From the listing below, pick out each line with the word "regs".

# EXCERPTED RECORDS
§
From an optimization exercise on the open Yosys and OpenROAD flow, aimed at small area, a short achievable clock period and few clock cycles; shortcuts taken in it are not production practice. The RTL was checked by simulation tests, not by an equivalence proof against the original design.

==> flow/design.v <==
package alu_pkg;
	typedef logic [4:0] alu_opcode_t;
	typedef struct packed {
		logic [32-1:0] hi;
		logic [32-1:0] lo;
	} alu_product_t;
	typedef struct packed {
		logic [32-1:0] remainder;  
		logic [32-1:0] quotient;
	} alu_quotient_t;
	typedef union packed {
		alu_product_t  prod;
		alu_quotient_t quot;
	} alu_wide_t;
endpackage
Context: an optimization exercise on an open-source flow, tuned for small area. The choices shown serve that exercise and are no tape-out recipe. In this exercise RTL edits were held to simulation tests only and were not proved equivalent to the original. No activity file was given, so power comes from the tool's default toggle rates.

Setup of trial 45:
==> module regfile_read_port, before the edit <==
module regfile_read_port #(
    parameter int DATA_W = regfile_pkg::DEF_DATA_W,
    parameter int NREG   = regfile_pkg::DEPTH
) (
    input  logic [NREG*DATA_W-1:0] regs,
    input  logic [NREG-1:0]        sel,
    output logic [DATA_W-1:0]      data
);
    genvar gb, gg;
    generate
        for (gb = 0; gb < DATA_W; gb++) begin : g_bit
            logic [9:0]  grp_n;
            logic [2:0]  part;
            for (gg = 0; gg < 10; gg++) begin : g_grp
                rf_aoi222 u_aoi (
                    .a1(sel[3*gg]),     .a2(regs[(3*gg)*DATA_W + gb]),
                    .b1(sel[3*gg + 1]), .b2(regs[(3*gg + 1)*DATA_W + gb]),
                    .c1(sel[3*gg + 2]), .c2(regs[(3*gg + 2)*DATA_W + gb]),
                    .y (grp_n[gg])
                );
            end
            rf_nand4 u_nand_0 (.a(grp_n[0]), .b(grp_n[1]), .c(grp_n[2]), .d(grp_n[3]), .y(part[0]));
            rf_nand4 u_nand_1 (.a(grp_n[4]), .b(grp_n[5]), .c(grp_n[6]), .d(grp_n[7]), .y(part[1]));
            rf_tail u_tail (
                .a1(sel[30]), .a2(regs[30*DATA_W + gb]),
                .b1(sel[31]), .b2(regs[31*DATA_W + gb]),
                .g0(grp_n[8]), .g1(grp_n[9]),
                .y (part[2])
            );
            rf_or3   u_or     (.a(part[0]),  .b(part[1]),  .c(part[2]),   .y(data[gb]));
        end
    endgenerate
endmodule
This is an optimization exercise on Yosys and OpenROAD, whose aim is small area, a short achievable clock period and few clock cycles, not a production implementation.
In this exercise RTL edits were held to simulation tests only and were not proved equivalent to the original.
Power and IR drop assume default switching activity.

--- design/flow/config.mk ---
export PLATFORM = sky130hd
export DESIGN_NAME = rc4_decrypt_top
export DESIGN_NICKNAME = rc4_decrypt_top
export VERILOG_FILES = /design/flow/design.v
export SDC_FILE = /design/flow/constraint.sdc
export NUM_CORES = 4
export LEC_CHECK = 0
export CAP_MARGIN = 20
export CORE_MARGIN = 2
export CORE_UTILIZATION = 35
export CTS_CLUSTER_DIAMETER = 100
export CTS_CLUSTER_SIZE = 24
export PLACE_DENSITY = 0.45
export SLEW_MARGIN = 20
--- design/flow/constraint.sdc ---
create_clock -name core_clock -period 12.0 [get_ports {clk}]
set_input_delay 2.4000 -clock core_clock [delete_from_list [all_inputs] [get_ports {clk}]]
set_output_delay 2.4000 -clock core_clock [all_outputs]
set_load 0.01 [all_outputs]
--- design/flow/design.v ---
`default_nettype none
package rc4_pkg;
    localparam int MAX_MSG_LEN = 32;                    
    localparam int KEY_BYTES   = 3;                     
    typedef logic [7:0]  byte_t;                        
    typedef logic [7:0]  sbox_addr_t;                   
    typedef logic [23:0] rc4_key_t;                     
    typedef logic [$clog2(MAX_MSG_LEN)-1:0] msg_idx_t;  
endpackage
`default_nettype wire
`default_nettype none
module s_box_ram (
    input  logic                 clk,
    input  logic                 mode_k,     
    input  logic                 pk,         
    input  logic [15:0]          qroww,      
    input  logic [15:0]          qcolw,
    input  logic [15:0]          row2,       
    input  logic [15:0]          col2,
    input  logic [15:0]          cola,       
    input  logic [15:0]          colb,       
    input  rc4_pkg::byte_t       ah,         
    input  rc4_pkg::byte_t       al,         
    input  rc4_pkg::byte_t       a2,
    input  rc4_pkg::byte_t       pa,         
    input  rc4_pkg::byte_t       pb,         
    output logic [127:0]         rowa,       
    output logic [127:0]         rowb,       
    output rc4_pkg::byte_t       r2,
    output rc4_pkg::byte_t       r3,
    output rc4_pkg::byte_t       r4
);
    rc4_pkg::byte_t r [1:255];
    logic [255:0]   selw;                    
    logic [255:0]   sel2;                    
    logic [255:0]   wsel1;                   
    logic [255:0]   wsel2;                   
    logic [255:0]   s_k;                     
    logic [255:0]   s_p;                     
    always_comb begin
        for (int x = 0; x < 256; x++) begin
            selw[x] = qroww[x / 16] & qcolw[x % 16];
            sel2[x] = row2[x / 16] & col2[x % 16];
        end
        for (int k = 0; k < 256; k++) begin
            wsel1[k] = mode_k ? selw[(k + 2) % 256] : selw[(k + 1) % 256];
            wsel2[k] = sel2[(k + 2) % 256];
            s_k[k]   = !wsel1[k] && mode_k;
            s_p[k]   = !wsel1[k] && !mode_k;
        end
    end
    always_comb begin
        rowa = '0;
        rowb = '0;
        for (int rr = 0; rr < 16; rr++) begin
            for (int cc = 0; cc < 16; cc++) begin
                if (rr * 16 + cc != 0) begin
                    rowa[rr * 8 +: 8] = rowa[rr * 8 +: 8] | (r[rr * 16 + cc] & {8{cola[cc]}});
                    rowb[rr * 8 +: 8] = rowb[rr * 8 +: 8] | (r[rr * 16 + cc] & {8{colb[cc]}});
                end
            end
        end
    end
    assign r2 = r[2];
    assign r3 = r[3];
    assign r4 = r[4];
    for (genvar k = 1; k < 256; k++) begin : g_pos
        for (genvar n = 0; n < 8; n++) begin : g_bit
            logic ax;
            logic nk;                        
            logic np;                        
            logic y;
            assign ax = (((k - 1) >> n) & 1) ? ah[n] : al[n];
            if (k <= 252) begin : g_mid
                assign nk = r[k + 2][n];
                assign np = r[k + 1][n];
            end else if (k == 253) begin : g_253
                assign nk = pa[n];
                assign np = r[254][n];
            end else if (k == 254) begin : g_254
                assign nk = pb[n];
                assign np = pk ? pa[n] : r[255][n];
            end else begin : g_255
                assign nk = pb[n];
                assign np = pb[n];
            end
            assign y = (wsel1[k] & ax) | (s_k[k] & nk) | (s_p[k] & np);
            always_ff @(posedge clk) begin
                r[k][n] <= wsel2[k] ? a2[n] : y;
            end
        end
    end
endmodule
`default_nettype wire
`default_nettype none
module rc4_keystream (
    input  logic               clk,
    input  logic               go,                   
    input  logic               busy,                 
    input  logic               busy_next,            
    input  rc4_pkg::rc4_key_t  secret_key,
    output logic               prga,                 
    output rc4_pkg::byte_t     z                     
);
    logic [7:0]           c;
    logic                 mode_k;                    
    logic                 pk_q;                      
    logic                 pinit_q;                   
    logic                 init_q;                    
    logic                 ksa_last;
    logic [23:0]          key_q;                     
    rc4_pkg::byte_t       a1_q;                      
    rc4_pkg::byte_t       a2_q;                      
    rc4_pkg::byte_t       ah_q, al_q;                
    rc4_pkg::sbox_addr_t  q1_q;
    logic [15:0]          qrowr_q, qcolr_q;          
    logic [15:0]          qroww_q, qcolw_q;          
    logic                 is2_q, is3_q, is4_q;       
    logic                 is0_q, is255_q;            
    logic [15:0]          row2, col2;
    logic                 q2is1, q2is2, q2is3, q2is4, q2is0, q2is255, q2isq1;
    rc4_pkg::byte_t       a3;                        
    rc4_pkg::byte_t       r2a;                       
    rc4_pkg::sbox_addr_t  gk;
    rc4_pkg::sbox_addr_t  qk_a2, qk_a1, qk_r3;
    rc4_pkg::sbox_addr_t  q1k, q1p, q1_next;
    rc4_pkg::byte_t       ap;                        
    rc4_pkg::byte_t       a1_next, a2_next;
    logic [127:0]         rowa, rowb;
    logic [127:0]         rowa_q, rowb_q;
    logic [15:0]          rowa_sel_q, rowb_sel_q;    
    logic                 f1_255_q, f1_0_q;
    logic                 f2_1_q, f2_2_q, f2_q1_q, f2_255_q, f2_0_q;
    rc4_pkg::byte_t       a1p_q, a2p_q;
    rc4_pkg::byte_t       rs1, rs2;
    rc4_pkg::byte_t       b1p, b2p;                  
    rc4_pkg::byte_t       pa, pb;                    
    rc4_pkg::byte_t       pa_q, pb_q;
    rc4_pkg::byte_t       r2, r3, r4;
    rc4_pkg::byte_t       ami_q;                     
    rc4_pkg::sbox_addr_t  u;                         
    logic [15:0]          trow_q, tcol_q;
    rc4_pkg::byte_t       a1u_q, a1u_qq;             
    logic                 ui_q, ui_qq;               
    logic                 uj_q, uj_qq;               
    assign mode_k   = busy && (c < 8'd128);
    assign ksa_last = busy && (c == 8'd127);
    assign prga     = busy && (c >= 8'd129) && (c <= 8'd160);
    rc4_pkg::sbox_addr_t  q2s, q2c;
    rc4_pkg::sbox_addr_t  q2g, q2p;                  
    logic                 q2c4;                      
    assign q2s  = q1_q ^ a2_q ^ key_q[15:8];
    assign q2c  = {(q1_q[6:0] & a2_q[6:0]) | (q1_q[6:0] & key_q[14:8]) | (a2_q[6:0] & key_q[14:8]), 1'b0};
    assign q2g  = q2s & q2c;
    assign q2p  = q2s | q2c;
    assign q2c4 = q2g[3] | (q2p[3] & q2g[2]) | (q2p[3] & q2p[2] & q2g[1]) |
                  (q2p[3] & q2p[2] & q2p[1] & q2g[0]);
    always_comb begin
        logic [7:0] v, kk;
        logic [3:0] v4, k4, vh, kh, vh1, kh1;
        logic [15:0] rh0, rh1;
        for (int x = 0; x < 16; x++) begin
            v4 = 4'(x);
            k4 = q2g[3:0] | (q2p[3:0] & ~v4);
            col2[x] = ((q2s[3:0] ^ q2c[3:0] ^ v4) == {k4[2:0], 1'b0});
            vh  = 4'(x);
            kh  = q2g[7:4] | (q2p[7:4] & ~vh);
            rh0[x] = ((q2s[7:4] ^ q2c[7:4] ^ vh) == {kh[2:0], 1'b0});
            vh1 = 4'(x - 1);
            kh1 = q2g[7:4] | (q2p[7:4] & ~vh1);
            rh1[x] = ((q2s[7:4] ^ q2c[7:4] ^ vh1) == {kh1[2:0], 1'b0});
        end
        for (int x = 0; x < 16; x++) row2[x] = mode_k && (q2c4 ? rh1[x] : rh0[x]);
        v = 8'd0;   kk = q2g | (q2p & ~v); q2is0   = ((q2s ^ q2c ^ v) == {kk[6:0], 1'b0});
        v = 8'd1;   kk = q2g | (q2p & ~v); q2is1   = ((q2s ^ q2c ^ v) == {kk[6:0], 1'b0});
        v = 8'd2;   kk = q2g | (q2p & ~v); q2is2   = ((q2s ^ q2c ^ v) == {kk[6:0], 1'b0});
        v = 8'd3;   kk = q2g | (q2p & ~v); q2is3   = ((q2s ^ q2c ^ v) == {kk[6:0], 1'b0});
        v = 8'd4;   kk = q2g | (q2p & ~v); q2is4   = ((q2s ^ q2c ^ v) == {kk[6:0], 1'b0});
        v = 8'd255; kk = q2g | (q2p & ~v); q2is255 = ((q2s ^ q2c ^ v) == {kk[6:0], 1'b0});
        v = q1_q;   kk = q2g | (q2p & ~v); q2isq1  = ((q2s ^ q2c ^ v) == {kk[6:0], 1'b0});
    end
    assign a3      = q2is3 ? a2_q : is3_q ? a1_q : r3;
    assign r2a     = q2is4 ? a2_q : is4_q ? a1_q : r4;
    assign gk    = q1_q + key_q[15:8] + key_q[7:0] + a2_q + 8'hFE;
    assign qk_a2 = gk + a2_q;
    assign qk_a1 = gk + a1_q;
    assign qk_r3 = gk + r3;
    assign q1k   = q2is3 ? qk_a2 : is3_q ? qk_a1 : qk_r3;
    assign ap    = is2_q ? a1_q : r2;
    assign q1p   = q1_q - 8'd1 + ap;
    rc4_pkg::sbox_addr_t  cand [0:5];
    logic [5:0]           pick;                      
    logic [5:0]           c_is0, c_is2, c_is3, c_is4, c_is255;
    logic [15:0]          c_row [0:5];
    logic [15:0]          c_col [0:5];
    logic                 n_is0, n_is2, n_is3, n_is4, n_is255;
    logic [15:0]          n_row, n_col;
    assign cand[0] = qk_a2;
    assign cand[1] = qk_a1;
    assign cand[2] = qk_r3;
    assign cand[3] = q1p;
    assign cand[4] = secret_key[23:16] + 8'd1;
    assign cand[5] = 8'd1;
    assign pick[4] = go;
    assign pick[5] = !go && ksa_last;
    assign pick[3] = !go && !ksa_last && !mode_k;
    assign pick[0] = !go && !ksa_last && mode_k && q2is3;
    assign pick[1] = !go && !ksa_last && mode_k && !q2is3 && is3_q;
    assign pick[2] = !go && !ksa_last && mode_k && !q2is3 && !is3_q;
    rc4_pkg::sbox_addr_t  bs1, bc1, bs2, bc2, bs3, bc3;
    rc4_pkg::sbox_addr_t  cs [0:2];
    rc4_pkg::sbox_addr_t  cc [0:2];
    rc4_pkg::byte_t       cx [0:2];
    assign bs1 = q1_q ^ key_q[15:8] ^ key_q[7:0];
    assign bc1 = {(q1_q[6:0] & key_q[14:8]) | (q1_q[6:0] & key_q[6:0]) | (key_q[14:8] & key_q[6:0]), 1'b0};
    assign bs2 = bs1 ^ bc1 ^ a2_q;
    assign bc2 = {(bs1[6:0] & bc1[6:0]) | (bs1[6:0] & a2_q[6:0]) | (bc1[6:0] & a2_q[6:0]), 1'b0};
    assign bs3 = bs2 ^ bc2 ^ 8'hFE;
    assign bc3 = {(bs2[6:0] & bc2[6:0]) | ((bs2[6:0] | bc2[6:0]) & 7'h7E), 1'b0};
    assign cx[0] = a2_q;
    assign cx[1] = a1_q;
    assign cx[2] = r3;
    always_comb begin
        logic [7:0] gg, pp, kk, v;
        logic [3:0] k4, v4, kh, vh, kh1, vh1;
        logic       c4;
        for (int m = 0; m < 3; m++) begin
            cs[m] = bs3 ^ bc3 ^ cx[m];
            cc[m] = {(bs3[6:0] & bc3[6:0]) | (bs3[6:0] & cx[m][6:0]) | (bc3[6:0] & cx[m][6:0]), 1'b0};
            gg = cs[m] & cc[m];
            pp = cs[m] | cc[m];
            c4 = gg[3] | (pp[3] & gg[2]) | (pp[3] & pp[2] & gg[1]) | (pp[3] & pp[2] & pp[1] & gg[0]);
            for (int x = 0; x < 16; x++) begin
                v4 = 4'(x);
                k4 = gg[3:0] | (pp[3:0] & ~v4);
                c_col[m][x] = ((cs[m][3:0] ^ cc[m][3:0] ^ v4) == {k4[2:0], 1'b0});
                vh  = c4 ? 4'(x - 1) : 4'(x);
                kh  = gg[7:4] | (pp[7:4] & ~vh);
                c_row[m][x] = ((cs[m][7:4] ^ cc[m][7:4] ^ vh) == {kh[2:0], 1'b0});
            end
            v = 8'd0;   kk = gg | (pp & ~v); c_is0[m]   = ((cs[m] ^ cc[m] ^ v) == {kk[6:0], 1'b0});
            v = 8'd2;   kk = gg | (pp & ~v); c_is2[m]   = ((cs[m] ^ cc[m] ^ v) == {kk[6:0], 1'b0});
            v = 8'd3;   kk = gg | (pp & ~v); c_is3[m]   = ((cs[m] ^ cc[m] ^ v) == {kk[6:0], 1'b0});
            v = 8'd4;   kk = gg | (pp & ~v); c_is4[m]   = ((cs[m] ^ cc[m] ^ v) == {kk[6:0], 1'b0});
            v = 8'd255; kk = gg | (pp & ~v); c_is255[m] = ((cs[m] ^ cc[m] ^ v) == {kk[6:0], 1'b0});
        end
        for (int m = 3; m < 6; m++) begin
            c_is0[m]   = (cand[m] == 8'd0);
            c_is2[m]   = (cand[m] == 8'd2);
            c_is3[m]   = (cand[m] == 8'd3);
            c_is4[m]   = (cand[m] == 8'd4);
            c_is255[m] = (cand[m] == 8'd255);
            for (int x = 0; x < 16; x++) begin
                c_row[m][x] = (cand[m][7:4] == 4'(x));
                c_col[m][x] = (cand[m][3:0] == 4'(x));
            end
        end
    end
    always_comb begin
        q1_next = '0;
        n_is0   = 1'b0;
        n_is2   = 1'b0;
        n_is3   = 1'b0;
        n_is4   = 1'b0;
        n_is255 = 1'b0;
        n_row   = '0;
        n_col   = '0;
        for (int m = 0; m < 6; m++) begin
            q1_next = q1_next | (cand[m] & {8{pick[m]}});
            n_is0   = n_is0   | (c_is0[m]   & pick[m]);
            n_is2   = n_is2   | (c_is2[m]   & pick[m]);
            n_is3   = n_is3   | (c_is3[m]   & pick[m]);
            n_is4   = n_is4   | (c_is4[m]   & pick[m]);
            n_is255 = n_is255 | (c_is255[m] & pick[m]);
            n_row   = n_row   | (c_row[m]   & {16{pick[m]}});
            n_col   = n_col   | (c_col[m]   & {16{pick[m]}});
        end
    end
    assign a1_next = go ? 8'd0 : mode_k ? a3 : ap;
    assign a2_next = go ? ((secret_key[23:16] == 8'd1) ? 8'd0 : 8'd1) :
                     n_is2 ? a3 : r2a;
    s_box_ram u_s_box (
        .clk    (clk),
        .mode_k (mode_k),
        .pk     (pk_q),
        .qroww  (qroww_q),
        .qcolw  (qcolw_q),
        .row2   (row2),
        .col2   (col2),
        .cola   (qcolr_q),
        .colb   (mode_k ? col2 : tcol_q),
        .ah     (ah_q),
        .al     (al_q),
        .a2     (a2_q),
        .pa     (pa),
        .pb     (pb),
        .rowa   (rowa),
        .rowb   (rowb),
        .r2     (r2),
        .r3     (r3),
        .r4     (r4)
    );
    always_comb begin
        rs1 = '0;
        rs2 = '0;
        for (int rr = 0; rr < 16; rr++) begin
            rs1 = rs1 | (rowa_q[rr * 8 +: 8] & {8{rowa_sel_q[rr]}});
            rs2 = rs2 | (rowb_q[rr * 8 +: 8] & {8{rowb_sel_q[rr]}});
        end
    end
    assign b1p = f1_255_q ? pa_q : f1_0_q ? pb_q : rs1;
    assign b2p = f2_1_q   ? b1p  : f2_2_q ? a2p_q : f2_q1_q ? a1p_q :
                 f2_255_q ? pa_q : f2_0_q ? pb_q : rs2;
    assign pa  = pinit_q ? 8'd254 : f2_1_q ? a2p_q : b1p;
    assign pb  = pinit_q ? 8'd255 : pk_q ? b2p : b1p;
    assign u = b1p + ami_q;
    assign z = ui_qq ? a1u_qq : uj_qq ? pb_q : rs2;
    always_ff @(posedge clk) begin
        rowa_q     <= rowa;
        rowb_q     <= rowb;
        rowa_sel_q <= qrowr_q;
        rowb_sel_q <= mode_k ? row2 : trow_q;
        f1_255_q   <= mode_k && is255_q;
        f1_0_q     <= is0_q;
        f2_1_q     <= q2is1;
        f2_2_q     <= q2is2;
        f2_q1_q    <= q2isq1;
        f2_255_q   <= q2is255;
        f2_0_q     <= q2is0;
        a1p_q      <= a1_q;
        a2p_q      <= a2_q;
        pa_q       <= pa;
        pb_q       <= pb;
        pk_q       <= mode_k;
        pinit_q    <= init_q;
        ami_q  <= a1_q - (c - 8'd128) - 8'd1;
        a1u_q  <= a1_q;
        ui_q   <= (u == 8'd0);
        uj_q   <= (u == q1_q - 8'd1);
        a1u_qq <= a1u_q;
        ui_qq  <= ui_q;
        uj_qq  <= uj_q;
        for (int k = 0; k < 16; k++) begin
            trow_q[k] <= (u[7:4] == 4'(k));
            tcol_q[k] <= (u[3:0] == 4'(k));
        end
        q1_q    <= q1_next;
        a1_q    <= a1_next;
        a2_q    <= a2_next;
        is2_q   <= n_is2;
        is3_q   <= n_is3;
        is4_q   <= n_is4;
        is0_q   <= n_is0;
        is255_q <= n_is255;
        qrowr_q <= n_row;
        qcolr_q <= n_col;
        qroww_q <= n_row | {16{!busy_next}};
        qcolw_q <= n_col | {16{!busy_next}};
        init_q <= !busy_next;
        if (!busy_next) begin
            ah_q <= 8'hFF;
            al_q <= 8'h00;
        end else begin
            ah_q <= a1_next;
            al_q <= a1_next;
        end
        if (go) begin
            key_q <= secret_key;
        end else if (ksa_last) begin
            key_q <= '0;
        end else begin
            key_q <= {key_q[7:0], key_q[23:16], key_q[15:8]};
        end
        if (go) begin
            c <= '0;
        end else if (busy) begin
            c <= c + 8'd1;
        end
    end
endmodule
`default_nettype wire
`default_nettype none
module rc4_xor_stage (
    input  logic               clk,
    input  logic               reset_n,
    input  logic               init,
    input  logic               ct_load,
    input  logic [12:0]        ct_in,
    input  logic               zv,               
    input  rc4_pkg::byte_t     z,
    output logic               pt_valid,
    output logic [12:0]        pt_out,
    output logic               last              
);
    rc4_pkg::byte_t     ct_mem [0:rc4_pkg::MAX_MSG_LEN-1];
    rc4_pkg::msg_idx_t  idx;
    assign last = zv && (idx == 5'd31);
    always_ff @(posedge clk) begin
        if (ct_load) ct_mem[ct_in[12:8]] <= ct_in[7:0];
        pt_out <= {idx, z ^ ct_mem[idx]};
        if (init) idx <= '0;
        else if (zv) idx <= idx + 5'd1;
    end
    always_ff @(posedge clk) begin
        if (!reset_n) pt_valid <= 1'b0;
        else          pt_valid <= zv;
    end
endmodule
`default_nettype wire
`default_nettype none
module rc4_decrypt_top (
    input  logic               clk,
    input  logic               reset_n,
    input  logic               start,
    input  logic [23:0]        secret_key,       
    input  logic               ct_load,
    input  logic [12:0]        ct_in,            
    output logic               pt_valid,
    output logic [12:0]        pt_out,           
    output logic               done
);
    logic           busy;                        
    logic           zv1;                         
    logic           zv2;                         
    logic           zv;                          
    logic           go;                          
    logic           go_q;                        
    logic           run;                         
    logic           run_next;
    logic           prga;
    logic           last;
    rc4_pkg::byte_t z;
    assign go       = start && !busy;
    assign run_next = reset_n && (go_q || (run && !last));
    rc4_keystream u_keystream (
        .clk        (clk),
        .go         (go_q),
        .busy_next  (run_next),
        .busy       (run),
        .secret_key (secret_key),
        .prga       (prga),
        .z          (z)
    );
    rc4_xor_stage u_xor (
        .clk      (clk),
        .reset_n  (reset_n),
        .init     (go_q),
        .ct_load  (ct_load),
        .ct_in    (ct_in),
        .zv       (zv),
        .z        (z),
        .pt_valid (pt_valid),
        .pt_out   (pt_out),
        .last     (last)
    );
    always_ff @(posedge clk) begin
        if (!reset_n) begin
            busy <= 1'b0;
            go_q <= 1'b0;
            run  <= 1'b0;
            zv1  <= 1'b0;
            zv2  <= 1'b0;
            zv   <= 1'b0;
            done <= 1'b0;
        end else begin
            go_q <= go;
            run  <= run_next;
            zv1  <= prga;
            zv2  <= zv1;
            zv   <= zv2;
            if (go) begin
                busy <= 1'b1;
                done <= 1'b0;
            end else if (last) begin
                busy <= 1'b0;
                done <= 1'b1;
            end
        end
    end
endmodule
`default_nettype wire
§
# OUTPUT BELOW
    input  logic [NREG*DATA_W-1:0] regs,
                    .a1(sel[3*gg]),     .a2(regs[(3*gg)*DATA_W + gb]),
                    .b1(sel[3*gg + 1]), .b2(regs[(3*gg + 1)*DATA_W + gb]),
                    .c1(sel[3*gg + 2]), .c2(regs[(3*gg + 2)*DATA_W + gb]),
                .a1(sel[30]), .a2(regs[30*DATA_W + gb]),
                .b1(sel[31]), .b2(regs[31*DATA_W + gb]),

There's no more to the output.